‘Validated’: what recruitment AI can actually predict
George Stephens ·
Originally published on LinkedIn
Recruiters are being offered tools described as validated, scientific, predictive, and fair. These are separate claims. Evidence for one does not establish the others. But an important question to ask is: what does "validated" actually mean, and what can you do with that claim?
What is validation?
Validation is evidence that a tool can support the particular claim being made about it. The broader the claim, the stronger the evidence needed. The word is meaningless without answering the question, "Validated to do what?" At one end of the spectrum, identifying qualifications in a CV is a manageable, discrete task that can be tested and then validated. On the other end of the spectrum a much broader claim such as suitability for the role, or predicting success as an employee, is much harder to validate - to do so you must have testable data on employees already in the role.
Does validation apply to me?
If you use a tool which uses AI to affect how you progress candidates, even if it's just informing, rather than automating, validation matters to you. You don't need to be a data scientist, but you do need to understand:
- What claim is this outfit making?
- How was it tested?
- Does the claim apply to my use?
How do I get validation?
The provider should supply evidence for its claims. Your job is to decide whether that evidence applies to your roles, candidates and intended use.

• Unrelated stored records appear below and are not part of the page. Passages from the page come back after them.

<file path="src/rtl/sfi_pkg.sv">
package sfi_pkg;
    typedef enum logic [1:0] {
        SEL_TX_THR = 2'd0,
        SEL_RX_THR = 2'd1,
        SEL_MASK   = 2'd2,
        SEL_CLEAR  = 2'd3
    } reg_sel_e;

    typedef enum logic {
        FLAG_IDLE = 1'b0,
        FLAG_HELD = 1'b1
    } flag_state_e;

    localparam int NUM_IRQ = 5;
    localparam int NUM_ERR = 3;

    // raw vector positions
    localparam int IRQ_TX_LOW  = 0;
    localparam int IRQ_TX_OVF  = 1;
    localparam int IRQ_RX_UDF  = 2;
    localparam int IRQ_RX_OVF  = 3;
    localparam int IRQ_RX_HIGH = 4;

    // clear register positions
    localparam int CLR_ALL    = 0;
    localparam int CLR_RX_UDF = 1;
    localparam int CLR_RX_OVF = 2;
    localparam int CLR_TX_OVF = 3;
endpackage

</file>
<file path="src/rtl/sfi_level_decode.sv">
module sfi_level_decode
    import sfi_pkg::*;
#(
    parameter int LVL_W = 6
) (
    input  logic             clk,
    input  logic             rst_n,
    input  logic             busy_i,
    input  logic [LVL_W-1:0] tx_depth_i,
    input  logic [LVL_W-1:0] rx_depth_i,
    input  logic [LVL_W-1:0] tx_level_i,
    input  logic [LVL_W-1:0] rx_level_i,
    input  logic             tx_push_i,
    input  logic             rx_push_i,
    input  logic             rx_pop_i,
    input  logic [LVL_W-1:0] tx_thr_i,
    input  logic [LVL_W-1:0] rx_thr_i,
    output logic [4:0]       status_o,
    output logic [1:0]       thr_hit_o,
    output logic [NUM_ERR-1:0] err_ev_o
);
    logic tx_full, tx_empty, rx_full, rx_empty;
    logic [4:0] status_d, status_q;
    logic [1:0] thr_d, thr_q;

    always_comb begin
        tx_full  = (tx_level_i == tx_depth_i);
        tx_empty = (tx_level_i == '0);
        rx_full  = (rx_level_i == rx_depth_i);
        rx_empty = (rx_level_i == '0);
        status_d = {rx_full, rx_empty, tx_empty, tx_full, busy_i};
        thr_d    = {(rx_level_i > rx_thr_i), (tx_level_i <= tx_thr_i)};
        // index 0 tx overflow, 1 rx underflow, 2 rx overflow
        err_ev_o = {rx_push_i & rx_full, rx_pop_i & rx_empty, tx_push_i & tx_full};
    end

    always_ff @(posedge clk or negedge rst_n) begin
        if (!rst_n) begin
            status_q <= '0;
            thr_q    <= '0;
        end else begin
            status_q <= status_d;
            thr_q    <= thr_d;
        end
    end

    assign status_o  = status_q;
    assign thr_hit_o = thr_q;

    assert_tx_empty_R1: assert property (@(posedge clk) disable iff (!rst_n)
        (tx_level_i == '0) |=> status_o[2]);
    assert_rx_full_R1: assert property (@(posedge clk) disable iff (!rst_n)
        (rx_level_i != rx_depth_i) |=> !status_o[4]);
    assert_tx_low_R2: assert property (@(posedge clk) disable iff (!rst_n)
        (tx_level_i > tx_thr_i) |=> !thr_hit_o[0]);
    assert_rx_high_R3: assert property (@(posedge clk) disable iff (!rst_n)
        (rx_level_i > rx_thr_i) |=> thr_hit_o[1]);
endmodule

</file>
<file path="src/rtl/sfi_sticky_flag.sv">
module sfi_sticky_flag
    import sfi_pkg::*;
(
    input  logic clk,
    input  logic rst_n,
    input  logic set_i,
    input  logic clr_i,
    output logic flag_o
);
    flag_state_e state_q, state_d;

    always_ff @(posedge clk or negedge rst_n) begin
        if (!rst_n) state_q <= FLAG_IDLE;
        else        state_q <= state_d;
    end

    always_comb begin
        state_d = state_q;
        unique case (state_q)
            FLAG_IDLE: if (set_i) state_d = FLAG_HELD;
            FLAG_HELD: if (clr_i && !set_i) state_d = FLAG_IDLE;
            default:   state_d = FLAG_IDLE;
        endcase
    end

    always_comb begin
        flag_o = (state_q == FLAG_HELD);
    end

    assert_set_wins_R8: assert property (@(posedge clk) disable iff (!rst_n)
        set_i |=> flag_o);
    assert_hold_R7: assert property (@(posedge clk) disable iff (!rst_n)
        (flag_o && !clr_i) |=> flag_o);
    assert_no_spurious_R4: assert property (@(posedge clk) disable iff (!rst_n)
        (!flag_o && !set_i) |=> !flag_o);
endmodule

</file>
<file path="src/rtl/sfi_cfg_regs.sv">
module sfi_cfg_regs
    import sfi_pkg::*;
#(
    parameter int LVL_W  = 6,
    parameter int DATA_W = 8
) (
    input  logic              clk,
    input  logic              rst_n,
    input  logic              wr_i,
    input  logic [1:0]        sel_i,
    input  logic [DATA_W-1:0] wdata_i,
    input  logic [LVL_W-1:0]  tx_depth_i,
    input  logic [LVL_W-1:0]  rx_depth_i,
    output logic [LVL_W-1:0]  tx_thr_o,
    output logic [LVL_W-1:0]  rx_thr_o,
    output logic [NUM_IRQ-1:0] mask_o,
    output logic [NUM_ERR-1:0] err_clr_o
);
    localparam int CMP_W = (DATA_W > LVL_W) ? DATA_W : LVL_W;

    logic [LVL_W-1:0] tx_thr_q, rx_thr_q;
    logic [NUM_IRQ-1:0] mask_q;
    logic [CMP_W-1:0] wide_data, wide_tx_depth, wide_rx_depth;
    logic tx_ok, rx_ok, clr_wr;

    always_comb begin
        wide_data     = CMP_W'(wdata_i);
        wide_tx_depth = CMP_W'(tx_depth_i);
        wide_rx_depth = CMP_W'(rx_depth_i);
        tx_ok  = wr_i && (sel_i == SEL_TX_THR) && (wide_data < wide_tx_depth);
        rx_ok  = wr_i && (sel_i == SEL_RX_THR) && (wide_data < wide_rx_depth);
        clr_wr = wr_i && (sel_i == SEL_CLEAR);
        // flag order: tx overflow, rx underflow, rx overflow
        err_clr_o[0] = clr_wr && (wdata_i[CLR_TX_OVF] || wdata_i[CLR_ALL]);
        err_clr_o[1] = clr_wr && (wdata_i[CLR_RX_UDF] || wdata_i[CLR_ALL]);
        err_clr_o[2] = clr_wr && (wdata_i[CLR_RX_OVF] || wdata_i[CLR_ALL]);
    end

    always_ff @(posedge clk or negedge rst_n) begin
        if (!rst_n) begin
            tx_thr_q <= '0;
            rx_thr_q <= '0;
            mask_q   <= '0;
        end else begin
            if (tx_ok) tx_thr_q <= wdata_i[LVL_W-1:0];
            if (rx_ok) rx_thr_q <= wdata_i[LVL_W-1:0];
            if (wr_i && (sel_i == SEL_MASK)) mask_q <= wdata_i[NUM_IRQ-1:0];
        end
    end

    assign tx_thr_o = tx_thr_q;
    assign rx_thr_o = rx_thr_q;
    assign mask_o   = mask_q;

    assert_tx_reject_R9: assert property (@(posedge clk) disable iff (!rst_n)
        (wr_i && sel_i == SEL_TX_THR && wide_data >= wide_tx_depth) |=> $stable(tx_thr_o));
    assert_rx_reject_R9: assert property (@(posedge clk) disable iff (!rst_n)
        (wr_i && sel_i == SEL_RX_THR && wide_data >= wide_rx_depth) |=> $stable(rx_thr_o));
    assert_mask_hold_R10: assert property (@(posedge clk) disable iff (!rst_n)
        !(wr_i && sel_i == SEL_MASK) |=> $stable(mask_o));
endmodule

</file>
<file path="src/rtl/sfi_ctrl.sv">
module sfi_ctrl
    import sfi_pkg::*;
#(
    parameter int DEPTH_MAX = 32,
    parameter int DATA_W    = 8,
    localparam int LVL_W    = $clog2(DEPTH_MAX + 1)
) (
    input  logic              clk,
    input  logic              rst_n,
    input  logic              eng_busy,
    input  logic [LVL_W-1:0]  tx_depth,
    input  logic [LVL_W-1:0]  rx_depth,
    input  logic [LVL_W-1:0]  tx_level,
    input  logic [LVL_W-1:0]  rx_level,
    input  logic              tx_push,
    input  logic              rx_push,
    input  logic              rx_pop,
    input  logic              reg_wr,
    input  logic [1:0]        reg_sel,
    input  logic [DATA_W-1:0] reg_wdata,
    output logic [LVL_W-1:0]  tx_thresh,
    output logic [LVL_W-1:0]  rx_thresh,
    output logic [4:0]        irq_mask,
    output logic [4:0]        status,
    output logic [4:0]        raw_irq,
    output logic [4:0]        masked_irq,
    output logic              irq
);
    logic [1:0]         thr_hit;
    logic [NUM_ERR-1:0] err_ev, err_clr, err_flag;

    sfi_cfg_regs #(.LVL_W(LVL_W), .DATA_W(DATA_W)) cfg_i (
        .clk(clk), .rst_n(rst_n), .wr_i(reg_wr), .sel_i(reg_sel),
        .wdata_i(reg_wdata), .tx_depth_i(tx_depth), .rx_depth_i(rx_depth),
        .tx_thr_o(tx_thresh), .rx_thr_o(rx_thresh), .mask_o(irq_mask),
        .err_clr_o(err_clr)
    );

    sfi_level_decode #(.LVL_W(LVL_W)) dec_i (
        .clk(clk), .rst_n(rst_n), .busy_i(eng_busy),
        .tx_depth_i(tx_depth), .rx_depth_i(rx_depth),
        .tx_level_i(tx_level), .rx_level_i(rx_level),
        .tx_push_i(tx_push), .rx_push_i(rx_push), .rx_pop_i(rx_pop),
        .tx_thr_i(tx_thresh), .rx_thr_i(rx_thresh),
        .status_o(status), .thr_hit_o(thr_hit), .err_ev_o(err_ev)
    );

    for (genvar g = 0; g < NUM_ERR; g++) begin : g_err
        sfi_sticky_flag flag_i (
            .clk(clk), .rst_n(rst_n), .set_i(err_ev[g]),
            .clr_i(err_clr[g]), .flag_o(err_flag[g])
        );
    end

    always_comb begin
        raw_irq              = '0;
        raw_irq[IRQ_TX_LOW]  = thr_hit[0];
        raw_irq[IRQ_TX_OVF]  = err_flag[0];
        raw_irq[IRQ_RX_UDF]  = err_flag[1];
        raw_irq[IRQ_RX_OVF]  = err_flag[2];
        raw_irq[IRQ_RX_HIGH] = thr_hit[1];
        masked_irq           = raw_irq & irq_mask;
        irq                  = |masked_irq;
    end

    assert_tx_ovf_R4: assert property (@(posedge clk) disable iff (!rst_n)
        (tx_push && tx_level == tx_depth) |=> raw_irq[IRQ_TX_OVF]);
    assert_rx_udf_R5: assert property (@(posedge clk) disable iff (!rst_n)
        (rx_pop && rx_level == '0) |=> raw_irq[IRQ_RX_UDF]);
    assert_rx_ovf_R6: assert property (@(posedge clk) disable iff (!rst_n)
        (rx_push && rx_level == rx_depth) |=> raw_irq[IRQ_RX_OVF]);
    assert_quiet_line_R10: assert property (@(posedge clk) disable iff (!rst_n)
        (raw_irq == '0) |-> !irq);
endmodule

</file>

Ultimately however, if you're using it, you are responsible, so you need to be assured that the tool is doing its job and is validated. To that end, ask the supplier for its evidence, and check whether that evidence applies to you. If it doesn't, that doesn't mean you can't use it, it just means you need to run a properly designed pilot with the data that you have, i.e. running the tool alongside a human process until validation is gained.
What does validation mean once I have it?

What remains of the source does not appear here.